Denn so wie es Ullrich plötzlich die Sprache verschlagen hat, so hatte es angesichts der Präsidentschaft Donald Trumps auch Menschen in aller Welt die Sprache verschlagen. Und wo Ullrich nachsprach, was ihm die Souffleuse an Worten auf die Bühne warf, so spricht auch Elfriede Jelinek nach, was andere Trump-Kritiker vor ihr schon ausgesprochen haben.


Witzchen über die Frisur

Atemlos und in eher lose aneinandergereihten Szenen arbeitet sich Jelinek in ihrem Stück "Am Königsweg" an Donald Trump ab. In den Mund nehmen mussten die Schauspieler seinen Namen in der 90-minütigen Inszenierung aber kein einziges Mal. Lediglich von einem ominösen "König" war in der ausverkauften Studiobühne die Rede, was Jelineks Stück wohl ins Allgemeingültige heben sollte.

Wo der Name "König" fiel, hätte auch anderes Führungspersonal der rechtspopulistischen Internationalen adressiert sein können: Putin und Erdogan, der Ungar Orban oder der FPÖ-Vorsitzende Strache aus Jelineks österreichischer Heimat. Unter Glucksen wusste das Bamberger Publikum jedoch jedes Witzchen über eine spektakulär verunglückte Friseur, jedes sexistische Zitat, jeder die Vernunft beleidigende Tweet dem US-Präsidenten zuzuordnen.

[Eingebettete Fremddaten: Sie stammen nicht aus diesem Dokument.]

$ cat src/rtl/txf_pkg.sv
package txf_pkg;
  localparam int OVH_W = 2;

  typedef enum logic [OVH_W-1:0] {
    OVH_IDLE  = 2'b00,
    OVH_DATA  = 2'b01,
    OVH_START = 2'b10,
    OVH_END   = 2'b11
  } ovh_code_e;

  localparam logic [31:0] IDLE_FILL = 32'hBC95_6A3C;
endpackage

$ cat src/rtl/txf_encoder.sv
module txf_encoder
  import txf_pkg::*;
(
  input  logic [OVH_W-1:0] tx_type,
  input  logic             bypass,
  output logic [OVH_W-1:0] ovh,
  output logic             type_idle
);
  always_comb begin
    type_idle = 1'b0;
    if (bypass) begin
      ovh = tx_type;
    end else begin
      unique case (tx_type)
        2'd0:    ovh = OVH_DATA;
        2'd1:    ovh = OVH_START;
        2'd2:    ovh = OVH_END;
        default: begin
          ovh       = OVH_IDLE;
          type_idle = 1'b1;
        end
      endcase
    end
  end
endmodule
File: src/rtl/regbank_rdmux.sv
module regbank_rdmux
   import regbank_pkg::*;
(
   input  tgt_e              target,
   input  logic [DATA_W-1:0] ptr_q,
   input  logic [DATA_W-1:0] ram_rdata,
   output logic [DATA_W-1:0] rd_data
);
   always_comb begin
      unique case (target)
         TGT_SELF: rd_data = '0;
         TGT_PTR:  rd_data = ptr_q;
         default:  rd_data = ram_rdata;
      endcase
   end
endmodule

File: src/rtl/regbank_addr_mux.sv
module regbank_addr_mux
   import regbank_pkg::*;
#(
   parameter int NUM_BANKS = 4,
   localparam int BANK_W   = $clog2(NUM_BANKS),
   localparam int PHYS_W   = OFF_W + BANK_W
) (
   input  logic              clk,
   input  logic              rst_n,
   input  logic [4:0]        loc_field,
   input  logic              acc_wr,
   input  logic [7:0]        wr_data,
   input  logic [7:0]        ram_rdata,
   output logic [PHYS_W-1:0] ram_addr,
   output logic              ram_we,
   output logic [7:0]        rd_data,
   output logic [7:0]        ptr_value
);
   generate
      if (NUM_BANKS != 2 && NUM_BANKS != 4) begin : g_bad_cfg
         $error("NUM_BANKS must be 2 or 4");
      end
   endgenerate

   logic ptr_ld;
   tgt_e target;

   regbank_ptr #(.BANK_W(BANK_W)) u_ptr (
      .clk     (clk),
      .rst_n   (rst_n),
      .ld      (ptr_ld),
      .ld_data (wr_data[PHYS_W-1:0]),
      .ptr_q   (ptr_value)
   );

   regbank_resolve #(.BANK_W(BANK_W)) u_resolve (
      .clk       (clk),
      .rst_n     (rst_n),
      .loc_field (loc_field),
      .acc_wr    (acc_wr),
      .ptr_impl  (ptr_value[PHYS_W-1:0]),
      .ram_addr  (ram_addr),
      .ram_we    (ram_we),
      .ptr_ld    (ptr_ld),
      .target    (target)
   );

   regbank_rdmux u_rdmux (
      .target    (target),
      .ptr_q     (ptr_value),
      .ram_rdata (ram_rdata),
      .rd_data   (rd_data)
   );

   AST_SELF_READ_ZERO: assert property (@(posedge clk) disable iff (!rst_n)
      (loc_field == 5'h00 && ptr_value[4:0] == 5'h00) |-> (rd_data == 8'h00)) else $error("self read not zero");
   AST_UNIMPL_SET: assert property (@(posedge clk) disable iff (!rst_n)
      $countones(ptr_value[7:PHYS_W]) == (8 - PHYS_W)) else $error("unimplemented pointer bit low");
endmodule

Ihr wohliges Glucksen richtete sich in der Logik von Jelineks Stück zwangsläufig gegen die Zuschauer selbst. Immerhin gehört die österreichische Nobelpreisträgerin selbst zu den bürgerlichen Selbstanklägern, die nach jedem neuerlichen Geländegewinn der Rechtspopulisten hart über sich Gericht sitzen.


Der König blendet sich

Zu hochmütig und den sogenannten einfachen Menschen entfremdet - so lautet ihr Urteil gegen sich selbst. "Wir haben nun nichts mehr zu sagen. Das ist unsere Strafe", klagen stellvertretend die drei in quietschgrünen Ganzkörperanzügen steckenden Schauspieler Anna Döing, Paul Maximilian Pira und Stephan Ullrich.

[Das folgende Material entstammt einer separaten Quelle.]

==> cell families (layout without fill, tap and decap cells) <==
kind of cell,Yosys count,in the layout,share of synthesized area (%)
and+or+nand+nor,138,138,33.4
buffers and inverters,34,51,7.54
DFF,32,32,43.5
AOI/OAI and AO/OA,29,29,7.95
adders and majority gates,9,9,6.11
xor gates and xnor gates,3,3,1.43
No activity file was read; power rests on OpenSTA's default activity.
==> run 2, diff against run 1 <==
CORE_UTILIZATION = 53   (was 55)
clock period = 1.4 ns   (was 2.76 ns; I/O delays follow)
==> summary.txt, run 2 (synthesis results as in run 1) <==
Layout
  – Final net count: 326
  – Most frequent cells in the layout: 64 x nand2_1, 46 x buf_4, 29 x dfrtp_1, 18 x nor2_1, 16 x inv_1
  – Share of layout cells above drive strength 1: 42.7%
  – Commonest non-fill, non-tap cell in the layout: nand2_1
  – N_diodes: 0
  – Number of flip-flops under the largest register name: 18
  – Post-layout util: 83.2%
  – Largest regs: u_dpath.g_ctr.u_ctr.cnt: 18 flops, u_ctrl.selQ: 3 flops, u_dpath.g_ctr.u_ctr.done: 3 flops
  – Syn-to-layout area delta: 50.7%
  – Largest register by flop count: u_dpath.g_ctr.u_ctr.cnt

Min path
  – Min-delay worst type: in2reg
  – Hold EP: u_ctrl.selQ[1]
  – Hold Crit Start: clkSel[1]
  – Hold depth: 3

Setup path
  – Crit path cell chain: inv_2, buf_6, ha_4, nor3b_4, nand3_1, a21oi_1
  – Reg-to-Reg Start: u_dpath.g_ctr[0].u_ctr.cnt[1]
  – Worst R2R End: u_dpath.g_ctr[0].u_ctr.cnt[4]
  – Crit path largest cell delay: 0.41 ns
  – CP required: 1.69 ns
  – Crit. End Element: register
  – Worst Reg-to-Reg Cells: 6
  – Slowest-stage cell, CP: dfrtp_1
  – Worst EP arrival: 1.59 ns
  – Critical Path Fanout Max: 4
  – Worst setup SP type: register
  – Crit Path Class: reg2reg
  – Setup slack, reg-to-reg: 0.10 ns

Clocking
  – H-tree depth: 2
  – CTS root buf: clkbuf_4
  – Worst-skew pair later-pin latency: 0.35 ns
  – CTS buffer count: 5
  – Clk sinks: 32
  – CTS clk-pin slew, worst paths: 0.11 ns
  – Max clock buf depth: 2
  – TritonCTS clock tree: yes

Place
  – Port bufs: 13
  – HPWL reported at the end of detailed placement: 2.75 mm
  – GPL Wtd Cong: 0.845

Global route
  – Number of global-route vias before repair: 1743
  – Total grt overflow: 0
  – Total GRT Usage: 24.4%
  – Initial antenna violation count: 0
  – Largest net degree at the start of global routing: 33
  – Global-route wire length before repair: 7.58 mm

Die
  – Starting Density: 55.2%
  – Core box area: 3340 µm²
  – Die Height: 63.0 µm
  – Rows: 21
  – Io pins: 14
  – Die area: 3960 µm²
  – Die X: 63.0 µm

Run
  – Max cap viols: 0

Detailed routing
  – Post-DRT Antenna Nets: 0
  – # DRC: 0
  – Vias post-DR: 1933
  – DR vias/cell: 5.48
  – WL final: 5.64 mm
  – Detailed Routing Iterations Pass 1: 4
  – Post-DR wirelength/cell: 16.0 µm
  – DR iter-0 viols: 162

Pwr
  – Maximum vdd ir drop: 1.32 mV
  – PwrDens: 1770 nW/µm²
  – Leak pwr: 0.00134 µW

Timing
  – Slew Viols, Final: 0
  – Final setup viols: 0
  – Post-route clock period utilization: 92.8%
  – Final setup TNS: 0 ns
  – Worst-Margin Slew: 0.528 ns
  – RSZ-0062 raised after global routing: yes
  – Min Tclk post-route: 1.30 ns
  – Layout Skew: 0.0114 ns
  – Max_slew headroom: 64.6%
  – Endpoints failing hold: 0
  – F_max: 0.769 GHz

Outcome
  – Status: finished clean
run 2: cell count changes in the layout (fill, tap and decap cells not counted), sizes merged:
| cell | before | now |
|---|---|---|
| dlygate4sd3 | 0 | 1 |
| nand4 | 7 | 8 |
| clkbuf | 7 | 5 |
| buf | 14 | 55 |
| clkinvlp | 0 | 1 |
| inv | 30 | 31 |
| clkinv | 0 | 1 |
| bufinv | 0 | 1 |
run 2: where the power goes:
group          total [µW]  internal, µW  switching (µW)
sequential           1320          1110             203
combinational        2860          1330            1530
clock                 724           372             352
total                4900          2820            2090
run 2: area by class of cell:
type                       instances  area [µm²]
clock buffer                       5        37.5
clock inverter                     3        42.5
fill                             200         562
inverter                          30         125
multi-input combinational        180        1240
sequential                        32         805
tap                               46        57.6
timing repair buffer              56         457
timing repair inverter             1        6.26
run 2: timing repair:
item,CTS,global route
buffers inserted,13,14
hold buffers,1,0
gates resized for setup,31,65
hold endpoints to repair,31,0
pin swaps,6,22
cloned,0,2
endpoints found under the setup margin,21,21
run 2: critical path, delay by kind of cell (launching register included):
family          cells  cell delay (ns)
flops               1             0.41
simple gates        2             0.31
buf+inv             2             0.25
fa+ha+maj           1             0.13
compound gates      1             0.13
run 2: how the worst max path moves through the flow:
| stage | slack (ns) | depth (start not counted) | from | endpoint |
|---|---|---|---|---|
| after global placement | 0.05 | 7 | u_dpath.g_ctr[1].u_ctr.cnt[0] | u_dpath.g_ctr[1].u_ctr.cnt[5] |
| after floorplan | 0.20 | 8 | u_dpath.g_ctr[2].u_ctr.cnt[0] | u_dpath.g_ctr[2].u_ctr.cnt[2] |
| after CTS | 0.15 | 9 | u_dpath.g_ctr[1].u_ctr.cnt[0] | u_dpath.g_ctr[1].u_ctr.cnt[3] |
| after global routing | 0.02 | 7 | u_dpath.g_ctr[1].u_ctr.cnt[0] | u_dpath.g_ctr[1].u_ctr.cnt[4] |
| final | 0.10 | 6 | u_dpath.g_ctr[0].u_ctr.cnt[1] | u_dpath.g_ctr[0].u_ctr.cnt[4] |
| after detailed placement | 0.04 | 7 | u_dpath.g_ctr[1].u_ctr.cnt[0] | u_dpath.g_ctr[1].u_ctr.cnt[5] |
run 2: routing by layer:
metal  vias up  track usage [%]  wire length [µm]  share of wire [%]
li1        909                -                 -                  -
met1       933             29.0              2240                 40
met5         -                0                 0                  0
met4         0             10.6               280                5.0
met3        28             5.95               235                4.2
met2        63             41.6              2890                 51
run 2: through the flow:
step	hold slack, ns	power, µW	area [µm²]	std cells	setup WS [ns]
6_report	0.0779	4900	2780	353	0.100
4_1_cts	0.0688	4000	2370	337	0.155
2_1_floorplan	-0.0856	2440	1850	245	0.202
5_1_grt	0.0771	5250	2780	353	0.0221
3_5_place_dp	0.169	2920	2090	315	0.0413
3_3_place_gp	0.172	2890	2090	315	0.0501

In ihrer schuldbewussten Schicksalsergebenheit erinnerten die drei an die blinden Seher der griechischen Mythologie. In deren Zitatenschatz fanden Regisseur Daniel Kunze, Dramaturgin Victoria Weich und Bühnenbildner Adrian Ganea mit dem sich selbst blendenden König ein weiteres starkes Bild für Jelinkes Thesen.
Das reduzierte Bühnenbild selbst zitierte mit drei grünüberzogenen Stellwänden und ein wenig Pappmaché das Höhlengleichnis Platons. Die Menschen, so ließe sich der Gedankengang des griechischen Philosophenkönigs auf das Zeitalter des Donald Trumps übertragen, sind an tiefer Erkenntnis allenfalls oberflächlich interessiert. Lieber halten sie das für wahr, was gemäß der Binnenlogik ihrer abgezirkelten Filterblasen und Echokammern immer wieder aufs Neue als wahr bestätigt wird.

Regisseur Kunze erweiterte Jelineks Kritik der Meinungseliten zur allgemeinen Kritik der Medien, wenn er dümmlich fragende Journalisten bloßstellt oder niederträchtige Facebook-Kommentare an die Höhlenwand projizieren ließ. "Merkel muss gesteinigt werden" war dort zu lesen und einiges an Sexistischem, Rassistischem und Antisemitischen mehr.


Dokument der Ratlosigkeit

Analytisch hat "Am Königsweg" dem nichts hinzuzufügen, was in dem Jahr seit Trumps Wahlsieg eine Vielzahl glänzender Artikel und Kommentare nicht schon durchgespielt hätten.
Auch Jelineks Milde gegenüber der von Kapitalismus und Globalisierung um Job und Würde gebrachten weißen Arbeiterschaft gehört zu den Standards der Trump-Kritiker. Sie alle eint die Ratlosigkeit, gerade auch der eigenen Sprecherposition gegenüber.

Mit Hilfe seiner herrlich aufgekratzten Schauspieler und intelligent eingesetzter Videoinstallationen überführte Kunze dieses bleierne Gefühl der Vergeblichkeit immerhin in eine knallbunte, in ihrem hysterischen Chaos auch unterhaltsame Sause.
"The winner takes it all", dieser von Anna Döing auf der Bühne inbrünstig intonierte Evergreen rückte die Machtverhältnisse am Ende aber wieder gerade: Seine Gegner mögen kritische Theaterstücke über ihn schreiben. Gewonnen aber hat Donald Trump. Er regiert.